You can take the address of the first character in the string.

a[0] = &result[0];

This is guaranteed to work in C++11. (The internal string representation must be contiguous and null-terminated like a C-style string)

In C++03 these guarantees do not exist, but all common implementations will work.

Answer 2

string result;
char a[100] = {0};
strncpy(a, result.c_str(), sizeof(a) - 1);

Answer 3

There is a member function (method) called "copy" to have this done.

but you need create the buffer first.

like this

string result;
char* a[100];
a[0] = new char[result.length() + 1];
result.copy(a[0], result.length(), 0);
a[0][result.length()] = '\0';

(references: http://www.cplusplus.com/reference/string/basic_string/copy/ )

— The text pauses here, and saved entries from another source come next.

--- config.mk ---
export PLATFORM = sky130hd
export DESIGN_NAME = spectral_peak_track_labeller_unit
export DESIGN_NICKNAME = d
export VERILOG_FILES = /design/src/hw/rtl/sptl_pkg.sv /design/src/hw/rtl/spectral_peak_track_labeller_unit.sv
export SDC_FILE = /design/constraint.sdc
export NUM_CORES = 2
export LEC_CHECK = 0
export BUFFER_PORTS_ARGS = -buffer_cell sky130_fd_sc_hd__buf_2
export CAP_MARGIN = 25
export CORE_MARGIN = 8
export CORE_UTILIZATION = 45
export DETAILED_ROUTE_END_ITERATION = 6
export PLACE_DENSITY_LB_ADDON = 0.05
export SYNTH_ARGS = -nofsm -noshare
export SYNTH_HDL_FRONTEND = slang
export SYNTH_MEMORY_MAX_BITS = 65536
export SYNTH_SLANG_ARGS = --single-unit
--- constraint.sdc ---
create_clock -name clk -period 8.95 [get_ports clk]
set_input_delay 1.3425 -clock clk [delete_from_list [all_inputs] [get_ports clk]]
set_output_delay 1.3425 -clock clk [all_outputs]
set_load 0.03 [all_outputs]
--- src/hw/rtl/sptl_pkg.sv ---
`timescale 1ns / 1ps
// ----------------------------------------------------------------------------
// sptl_pkg
// Shared types and fixed field widths for the spectral peak track labeller.
// ----------------------------------------------------------------------------
package sptl_pkg;

  // fixed field widths
  localparam int FREQ_W     = 20;
  localparam int OUT_TRACK_W = 16;

  // reset value of the match threshold, 3.0 Hz in 1/16 Hz units
  localparam logic [FREQ_W-1:0] THRESHOLD_RESET = 20'd48;

  // sequencer states, one-hot
  typedef enum logic [3:0] {
    ST_IDLE   = 4'b0001,
    ST_SCAN   = 4'b0010,
    ST_FLUSH  = 4'b0100,
    ST_DECIDE = 4'b1000
  } state_t;

endpackage

--- src/hw/rtl/spectral_peak_track_labeller_unit.sv ---
`timescale 1ns / 1ps
// ----------------------------------------------------------------------------
// spectral_peak_track_labeller_unit
// Nearest-frequency peak tracker: labels each peak with a track number.
// ----------------------------------------------------------------------------
// usage
//   input channel (in_valid / in_stall) carries one peak or a bare frame
//   boundary per beat; output channel (out_valid / out_stall) returns one
//   beat per item with peak_valid set, none for a bare boundary.
//   an item with a peak is compared against the N peaks held from the
//   previous frame (1..MAX_PEAKS): the scan state reads the stored entries
//   from the frame memory one entry a cycle, the flush state compares the
//   last entry, and the decision state loads the label. with no peaks
//   held, or on restart, it goes straight to the decision state.
//   in_stall is high until a peak's result is loaded; the next item is taken
//   as soon as the previous result sits in the output register.
//   if the receiver stalls, the finished result holds in the output register
//   and a following peak waits in its decision cycle until that beat goes.
//   reset clears frame counts, the track counter and the output valid, and
//   loads the match threshold with 48 (3.0 Hz); frame memory is not cleared,
//   only entries below the stored counts are ever read.
//   user writes threshold via cfg_write_en/data only while idle; not enforced.
// ----------------------------------------------------------------------------
module spectral_peak_track_labeller_unit
  import sptl_pkg::*;
#(
  parameter int MAX_PEAKS  = 64,
  parameter int TRACK_BITS = 16
) (
  input  logic                   clk,
  input  logic                   rst,
  // configuration
  input  logic                   cfg_write_en,
  input  logic [FREQ_W-1:0]      cfg_write_data,
  // input channel
  input  logic                   in_valid,
  output logic                   in_stall,
  input  logic [FREQ_W-1:0]      peak_freq,
  input  logic                   peak_valid,
  input  logic                   last_in_frame,
  input  logic                   restart,
  // output channel
  output logic                   out_valid,
  input  logic                   out_stall,
  output logic [OUT_TRACK_W-1:0] track_id,
  output logic                   is_new_track,
  output logic                   ids_exhausted
);

  localparam int IDX_W   = (MAX_PEAKS > 1) ? $clog2(MAX_PEAKS) : 1;
  localparam int CNT_W   = $clog2(MAX_PEAKS + 1);
  localparam int ENTRY_W = FREQ_W + TRACK_BITS;

  // frame memory: two banks, one holds the previous frame, the other the
  // frame being built; a frame end just swaps them
  logic [ENTRY_W-1:0] frame_mem [2][MAX_PEAKS];

  state_t                state;
  logic [FREQ_W-1:0]     match_threshold;
  logic                  prev_bank;
  logic [CNT_W-1:0]      prev_count;
  logic [CNT_W-1:0]      cur_count;
  logic [TRACK_BITS:0]   next_track;

  // item being labelled
  logic [FREQ_W-1:0]     item_freq;
  logic                  item_last;

  // scan
  logic [IDX_W-1:0]      rd_idx;
  logic                  rd_pending;
  logic [ENTRY_W-1:0]    rd_data;
  logic                  found;
  logic [FREQ_W-1:0]     best_diff;
  logic [TRACK_BITS-1:0] best_track;

  // output register
  logic [31:0]           out_track_wide;
  logic [TRACK_BITS-1:0] out_track;

  logic                  in_accept;
  logic                  out_free;

  assign in_stall  = (state != ST_IDLE);
  assign in_accept = in_valid && !in_stall;
  assign out_free  = !out_valid || !out_stall;

  // compare the entry that came out of memory against the item
  logic [FREQ_W-1:0]     rd_freq;
  logic [TRACK_BITS-1:0] rd_track;
  logic [FREQ_W-1:0]     diff;
  logic                  better;

  assign rd_freq  = rd_data[ENTRY_W-1:TRACK_BITS];
  assign rd_track = rd_data[TRACK_BITS-1:0];
  assign diff     = (rd_freq > item_freq) ? (rd_freq - item_freq) : (item_freq - rd_freq);
  // strict compare keeps the earliest entry on a tie
  assign better   = (diff < match_threshold) && (!found || (diff < best_diff));

  // decision for the item
  logic                  last_issue;
  logic [TRACK_BITS-1:0] label_track;
  logic                  label_fresh;
  logic [TRACK_BITS:0]   next_track_next;

  assign last_issue = ((CNT_W'(rd_idx) + CNT_W'(1)) == prev_count);

  always_comb begin
    next_track_next = next_track;
    if (found) begin
      label_track = best_track;
      label_fresh = 1'b0;
    end else if (next_track[TRACK_BITS]) begin
      // counter saturated: hand out the top number again
      label_track = '1;
      label_fresh = 1'b1;
    end else begin
      label_track     = next_track[TRACK_BITS-1:0];
      label_fresh     = 1'b1;
      next_track_next = next_track + (TRACK_BITS+1)'(1);
    end
  end

  assign out_track_wide = 32'(out_track);
  assign track_id       = out_track_wide[OUT_TRACK_W-1:0];

  // memory ports
  always_ff @(posedge clk) begin
    if (state == ST_SCAN) begin
      rd_data <= frame_mem[prev_bank][rd_idx];
    end
    if ((state == ST_DECIDE) && out_free && (cur_count < CNT_W'(MAX_PEAKS))) begin
      frame_mem[!prev_bank][cur_count[IDX_W-1:0]] <= {item_freq, label_track};
    end
  end

  // control
  always_ff @(posedge clk) begin
    if (rst) begin
      state           <= ST_IDLE;
      match_threshold <= THRESHOLD_RESET;
      prev_bank       <= 1'b0;
      prev_count      <= '0;
      cur_count       <= '0;
      next_track      <= '0;
      rd_pending      <= 1'b0;
      out_valid       <= 1'b0;
    end else begin
      if (cfg_write_en) begin
        match_threshold <= cfg_write_data;
      end

      // a beat leaving while a new label is loaded is handled in ST_DECIDE
      if (out_valid && !out_stall && (state != ST_DECIDE)) begin
        out_valid <= 1'b0;
      end

      rd_pending <= (state == ST_SCAN);
      if (rd_pending && better) begin
        found      <= 1'b1;
        best_diff  <= diff;
        best_track <= rd_track;
      end

      unique case (state)
        ST_IDLE: begin
          if (in_accept) begin
            item_freq <= peak_freq;
            item_last <= last_in_frame;
            found     <= 1'b0;
            rd_idx    <= '0;
            if (restart) begin
              next_track <= '0;
              cur_count  <= '0;
              prev_count <= '0;
            end
            if (peak_valid) begin
              if (restart || (prev_count == '0)) begin
                state <= ST_DECIDE;
              end else begin
                state <= ST_SCAN;
              end
            end else if (last_in_frame) begin
              // bare boundary closes the frame
              prev_bank  <= !prev_bank;
              prev_count <= restart ? '0 : cur_count;
              cur_count  <= '0;
            end
          end
        end
        ST_SCAN: begin
          // one read per cycle over the previous frame
          if (last_issue) begin
            state <= ST_FLUSH;
          end else begin
            rd_idx <= rd_idx + IDX_W'(1);
          end
        end
        ST_FLUSH: begin
          // last entry is compared in this cycle
          state <= ST_DECIDE;
        end
        ST_DECIDE: begin
          if (out_free) begin
            out_valid     <= 1'b1;
            out_track     <= label_track;
            is_new_track  <= label_fresh;
            ids_exhausted <= next_track_next[TRACK_BITS];
            next_track    <= next_track_next;
            if (item_last) begin
              prev_bank  <= !prev_bank;
              prev_count <= (cur_count < CNT_W'(MAX_PEAKS)) ?
                            cur_count + CNT_W'(1) : cur_count;
              cur_count  <= '0;
            end else if (cur_count < CNT_W'(MAX_PEAKS)) begin
              cur_count <= cur_count + CNT_W'(1);
            end
            state <= ST_IDLE;
          end
        end
        default: begin
          state <= ST_IDLE;
        end
      endcase
    end
  end

endmodule
<file path="src/design/dsfm_pkg.sv">
`default_nettype none

package dsfm_pkg;

    // table geometry
    localparam int MAX_TRACKS = 16;
    localparam int SLOT_W     = (MAX_TRACKS > 1) ? $clog2(MAX_TRACKS) : 1;
    localparam int CNT_W      = $clog2(MAX_TRACKS + 1);

    // field widths
    localparam int SECTOR_W = 32;
    localparam int POS_W    = 40;
    localparam int SIZE_W   = 12;
    localparam int INDEX_W  = 4;
    localparam int PROD_W   = SECTOR_W + SIZE_W;

    // queue between front and back, and result queue
    localparam int CQ_DEPTH = 4;
    localparam int CQ_PTR_W = $clog2(CQ_DEPTH);
    localparam int CQ_CNT_W = $clog2(CQ_DEPTH + 1);
    localparam int OQ_DEPTH = 4;
    localparam int OQ_PTR_W = $clog2(OQ_DEPTH);
    localparam int OQ_CNT_W = $clog2(OQ_DEPTH + 1);

    // item function codes
    localparam logic FUNC_TRANSLATE = 1'b0;
    localparam logic FUNC_APPEND    = 1'b1;

    // configuration register indexes
    localparam logic [1:0] CFG_FIRST_SECTOR = 2'd0;
    localparam logic [1:0] CFG_FILE_BASE    = 2'd1;
    localparam logic [1:0] CFG_RAW_SIZE     = 2'd2;
    localparam logic [1:0] CFG_DATA_OFFSET  = 2'd3;

    localparam logic [SIZE_W-1:0] DEFAULT_RAW_SIZE_RST = 12'd2048;

    typedef enum logic [1:0] {
        ST_OK    = 2'd0,
        ST_MISS  = 2'd1,
        ST_FULL  = 2'd2,
        ST_EMPTY = 2'd3
    } status_t;

    // work handed from front to back
    typedef struct packed {
        status_t              status;
        logic                 used_default;
        logic [INDEX_W-1:0]   track_index;
        logic                 first_miss;
        logic [SECTOR_W-1:0]  delta;
        logic [SIZE_W-1:0]    raw_size;
        logic [POS_W-1:0]     base;
        logic [SIZE_W-1:0]    data_offset;
    } cmd_t;

    // one finished result
    typedef struct packed {
        status_t              status;
        logic                 used_default;
        logic [INDEX_W-1:0]   track_index;
        logic [POS_W-1:0]     byte_position;
        logic                 first_miss;
    } res_t;

    // low bits of a slot number as reported on track_index
    function automatic logic [INDEX_W-1:0] to_track_index(input logic [SLOT_W-1:0] slot);
        logic [SLOT_W+INDEX_W-1:0] wide;
        wide = {{INDEX_W{1'b0}}, slot};
        return wide[INDEX_W-1:0];
    endfunction

endpackage

`default_nettype wire

</file>
<file path="src/design/dsfm_cmd_queue.sv">
`default_nettype none

module dsfm_cmd_queue
    import dsfm_pkg::*;
(
    input  wire logic clk,
    input  wire logic rst_n,
    input  wire logic wr_en,
    input  wire cmd_t wr_data,
    output logic      wr_ready,
    output logic      rd_valid,
    output cmd_t      rd_data,
    input  wire logic rd_en
);

    cmd_t                q_mem_reg [CQ_DEPTH];
    logic [CQ_PTR_W-1:0] wr_ptr_reg, wr_ptr_next;
    logic [CQ_PTR_W-1:0] rd_ptr_reg, rd_ptr_next;
    logic [CQ_CNT_W-1:0] count_reg, count_next;
    logic                do_wr, do_rd;

    // pointer and fill bookkeeping
    always_comb
    begin
        wr_ready    = (count_reg < CQ_CNT_W'(CQ_DEPTH));
        rd_valid    = (count_reg != '0);
        do_wr       = wr_en && wr_ready;
        do_rd       = rd_en && rd_valid;
        wr_ptr_next = do_wr ? wr_ptr_reg + CQ_PTR_W'(1) : wr_ptr_reg;
        rd_ptr_next = do_rd ? rd_ptr_reg + CQ_PTR_W'(1) : rd_ptr_reg;
        count_next  = count_reg + CQ_CNT_W'(do_wr) - CQ_CNT_W'(do_rd);
        rd_data     = q_mem_reg[rd_ptr_reg];
    end

    always_ff @(posedge clk or negedge rst_n)
    begin
        if (!rst_n)
        begin
            wr_ptr_reg <= '0;
            rd_ptr_reg <= '0;
            count_reg  <= '0;
        end
        else
        begin
            wr_ptr_reg <= wr_ptr_next;
            rd_ptr_reg <= rd_ptr_next;
            count_reg  <= count_next;
        end
    end

    // entry storage
    always_ff @(posedge clk)
    begin
        if (do_wr)
            q_mem_reg[wr_ptr_reg] <= wr_data;
    end

endmodule

`default_nettype wire

</file>
<file path="config.mk">
export PLATFORM = sky130hd
export DESIGN_NAME = dsfm_cmd_queue
export DESIGN_NICKNAME = d
export VERILOG_FILES = /design/src/design/dsfm_pkg.sv /design/src/design/dsfm_cmd_queue.sv
export SDC_FILE = /design/constraint.sdc
export NUM_CORES = 1
export LEC_CHECK = 0
export ABC_AREA = 0
export BUFFER_PORTS_ARGS = -buffer_cell sky130_fd_sc_hd__buf_2
export CAP_MARGIN = 20
export CORE_MARGIN = 5
export CORE_UTILIZATION = 55
export CTS_CLUSTER_DIAMETER = 50
export DETAILED_ROUTE_END_ITERATION = 6
export MAX_ROUTING_LAYER = met4
export PLACE_DENSITY = 0.77
export SYNTH_ARGS = -nofsm -noshare
export SYNTH_HDL_FRONTEND = slang
export SYNTH_SLANG_ARGS = --single-unit
</file>
<file path="constraint.sdc">
create_clock -name clk -period 4.85 [get_ports clk]
set_input_delay 0.97 -clock clk [delete_from_list [all_inputs] [get_ports clk]]
set_output_delay 0.97 -clock clk [all_outputs]
set_load 0.05 [all_outputs]
</file>
==> results.py <==
metrics = {
    "detailed_routing": {
        "drtAntennaViolNets": 0,
        "vias": 6819,
        "dr.first_iter.drc_count": 459,
        "via_per_inst": 5.53,
        "drt_first_pass_iters": 5,
        "wl_per_cell_um": 23.3,
        "wirelength_mm": 28.8,
        "drc": 0,
    },
    "power_and_ir_drop": {
        "leakagePower_uw": 0.00620,
        "intPower_uw": 7900,
        "finalPower_uw": 12600,
        "power.share.clock_pct": 25.3,
        "power_density_nw_per_um2": 687,
        "sequentialPowerShare_pct": 38.7,
        "switching_share_pct": 37.1,
        "ir_worst_vdd_uv": 563,
        "comb_power_share_pct": 36.0,
        "p_switching_uw": 4670,
    },
    "timing": {
        "period_share_pct": 73.8,
        "finalSetupViolCount": 0,
        "tightest_slew_ns": 0.906,
        "holdWs_ns": 0.288,
        "min_period_ns": 3.58,
        "tns_ns": 0,
        "fmax_mhz": 279,
        "skew_ns": 0.00905,
        "hold_viol": 0,
        "rsz0062_at_grt": "false",
        "relSlewSlack_pct": 39.6,
        "report.final.slew_viol_count": 0,
    },
    "floorplanning": {
        "die_w_um": 177,
        "core.rowCount": 61,
        "core_area_sq_um": 27700,
        "die-height_um": 177,
        "pin_count": 214,
        "initial_utilization_pct": 55.6,
        "dieArea_sq_um": 31500,
    },
    "logic_synthesis": {
        "yosysUniqueCellTypes": 19,
        "synth_seq_cells": 423,
        "syn-cell-area_sq_um": 15400,
        "syn_avg_cell_area_sq_um": 26.6,
        "yosys_warnings": 0,
        "synthCells": 579,
        "synth.yosys.seq_area_share_pct": 82.2,
        "syn-num-nets": 694,
    },
    "worst_setup_path": {
        "critical_path_class": "reg -> out",
        "cp_max_fo": 72,
        "worstSetupStartpoint": "rd_ptr_reg[0]",
        "worstSetupStartpointType": "flip-flop",
        "arrival_ns": 2.61,
        "worstPathRequired_ns": 3.88,
        "cp-end-kind": "output pin",
        "r2r_end": "q_mem_reg[1][65]",
        "reg2reg_from": "count_reg[2]",
        "endpoint": "rd_data[101]",
        "reg2reg_depth": 3,
        "ff2ff_setup_slack_ns": 2.31,
    },
    "cts": {
        "cts_tree": "built",
        "post_cts_resized": 0,
        "cts_buffers": 42,
        "clk_pin_slew_ns": 0.06,
        "cts_hold_buffers": 0,
        "post_cts_buffers": 0,
        "clockRootBuffer": "clkbuf_16",
        "clk_latency_ns": 0.52,
        "cts_max_level": 2,
        "cts_sinks": 423,
        "clockBufferDepth": 3,
    },
    "cells_and_area": {
        "largest_reg_flops": 416,
        "drive_above_1_share_pct": 45.6,
        "final_nets": 935,
        "fillers": 1720,
        "area_growth_syn_to_layout_pct": 18.8,
        "layout.cells.non_filler": 1234,
        "final_util_pct": 66.0,
    },
    "grt": {
        "grt_usage_pct": 19.0,
        "overflow": 0,
        "grt_pass1_wl_mm": 43.6,
        "first_global_vias": 7617,
        "grt_max_degree": 73,
        "antenna_found_initial": 7,
    },
    "flow_run": {
        "drv_cap": 0,
    },
    "placed_design": {
        "dpl.hpwl_mm": 17.3,
        "gp_congestion": 0.755,
        "dpl.cell_count": 1154,
        "io_buffers": 213,
    },
    "hold_path": {
        "hold_path_class": "in -> async",
    },
    "status": {
        "status": "completed",
    },
}
-- synth_stat cells --
| cell | instances | area share [%] |
|---|---|---|
| edfxtp_1 | 416 | 81 |
| mux4_2 | 104 | 15 |
| buf_2 | 13 | 0.42 |
| dfrtp_1 | 7 | 1.1 |
| inv_1 | 7 | 0.17 |
| ha_1 | 6 | 0.49 |
| buf_6 | 5 | 0.37 |
| and2_1 | 4 | 0.16 |
| clkbuf_1 | 4 | 0.097 |
| xnor2_1 | 4 | 0.23 |
| buf_12 | 1 | 0.13 |
| buf_4 | 1 | 0.049 |
| fa_1 | 1 | 0.13 |
| mux2_2 | 1 | 0.073 |
| nor2b_1 | 1 | 0.041 |
| o311ai_0 | 1 | 0.057 |
| o31a_1 | 1 | 0.057 |
| or3_1 | 1 | 0.041 |
| xor2_1 | 1 | 0.057 |
-- per-stage QoR --
step | setup slack, ns | area [sq um]
6_report | 1.27 | 18300
5_1_grt | 1.08 | 18300
4_1_cts | 1.20 | 18300
3_5_place_dp | 1.62 | 16900
3_3_place_gp | 1.68 | 16900
2_1_floorplan | 0.632 | 15400
-- metal layers --
metal	track usage [%]	up-vias	share of wire [%]
met5	-	-	0
met4	5.22	0	2.3
met3	5.86	40	7.5
met2	31.6	230	52
met1	23.0	3570	38
li1	-	2979	-
-- cell usage in the layout (no fill, tap or decap) --
cell type   synthesis  layout
and2_4              0       4
buf_12              1       5
buf_2              13     213
buf_4               1       3
bufinv_16           0       6
clkbuf_1            4       8
clkbuf_16           0      43
clkinv_1            0       9
clkinv_2            0       4
clkinvlp_4          0       1
dfrtp_1             7       5
dfrtp_4             0       2
diode_2             0       8
edfxtp_1          416     416
fa_1                1       1
ha_1                6       6
inv_1               7       7
inv_6               0       1
mux2_2              1       1
mux4_2            104     104
nor2b_1             1       1
o311ai_0            1       1
o31a_1              1       1
or3_1               1       1
xnor2_1             4       4
xor2_1              1       1
-- power by group through the flow --
stage / registers (uW) / logic, uW / clock network [uW]
floorplan: 4800 / 3730 / 0
finish: 4870 / 4520 / 3180
detailed placement: 4950 / 4580 / 0
global placement: 4900 / 4540 / 0
CTS: 4880 / 4610 / 3240
global route: 4910 / 4750 / 3410
-- layout make-up --
cell class	instances	area (sq um)	share of cell area [%]
Antenna cell	8	20.0	0.109
Clock buffer	51	1110	6.05
Clock inverter	21	250	1.37
Inverter	7	26.3	0.144
Multi-Input combinational cell	125	2560	14.0
Sequential cell	423	12700	69.3
Tap cell	378	473	2.58
Timing Repair Buffer	221	1190	6.50
-- worst max-delay path: stages, from the launching register on --
cell	delay, ns
dfrtp_4	0.62
buf_12	0.45
mux4_2	0.63
buf_2	0.24
-- cells by family (layout without fill, tap and decap cells) --
kind of cell / Yosys count / in the layout / synth area share, %
multiplexers: 105 / 105 / 15.3
AO/OA/AOI/OAI: 2 / 2 / 0.114
flip-flops: 423 / 423 / 82.2
adder cells (fa/ha/maj): 7 / 7 / 0.617
other: 0 / 8 / 0
buffers and inverters: 31 / 300 / 1.23
AND/OR/NAND/NOR: 6 / 6 / 0.244
XOR/XNOR: 5 / 5 / 0.284
-- worst min path at each step --
stage	startpoint	end	slack, ns	cells after the start
after global routing	rst_n	count_reg[1]	0.28	1
after CTS	rst_n	wr_ptr_reg[1]	0.27	1
final	rst_n	wr_ptr_reg[1]	0.29	1
after detailed placement	wr_ptr_reg[1]	wr_ptr_reg[1]	0.58	1
after floorplan	count_reg[0]	count_reg[0]	0.51	1
after global placement	count_reg[0]	count_reg[0]	0.52	1
Power figures use the tool's default switching activity.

by the way, I wonder if you means

string result;
char a[100];

Answer 4

You can do:

char a[100];
::strncpy(a, result.c_str(), 100);

Be careful of null termination.

Answer 5

The old fashioned way:

#include <string.h>

a[0] = strdup(result.c_str());  // allocates memory for a new string and copies it over
[...]
free(a[0]);  // don't forget this or you leak memory!

Answer 6

If you really, truly can't avoid doing this, you shouldn't throw away all that C++ offers, and descend to using raw arrays and horrible functions like strncpy .

One reasonable possibility would be to copy the data from the string to a vector:

char const *temp = result.c_str();
std::vector<char> a(temp, temp+result.size()+1);

You can usually leave the data in the string though -- if you need a non-const pointer to the string's data, you can use &result[0] .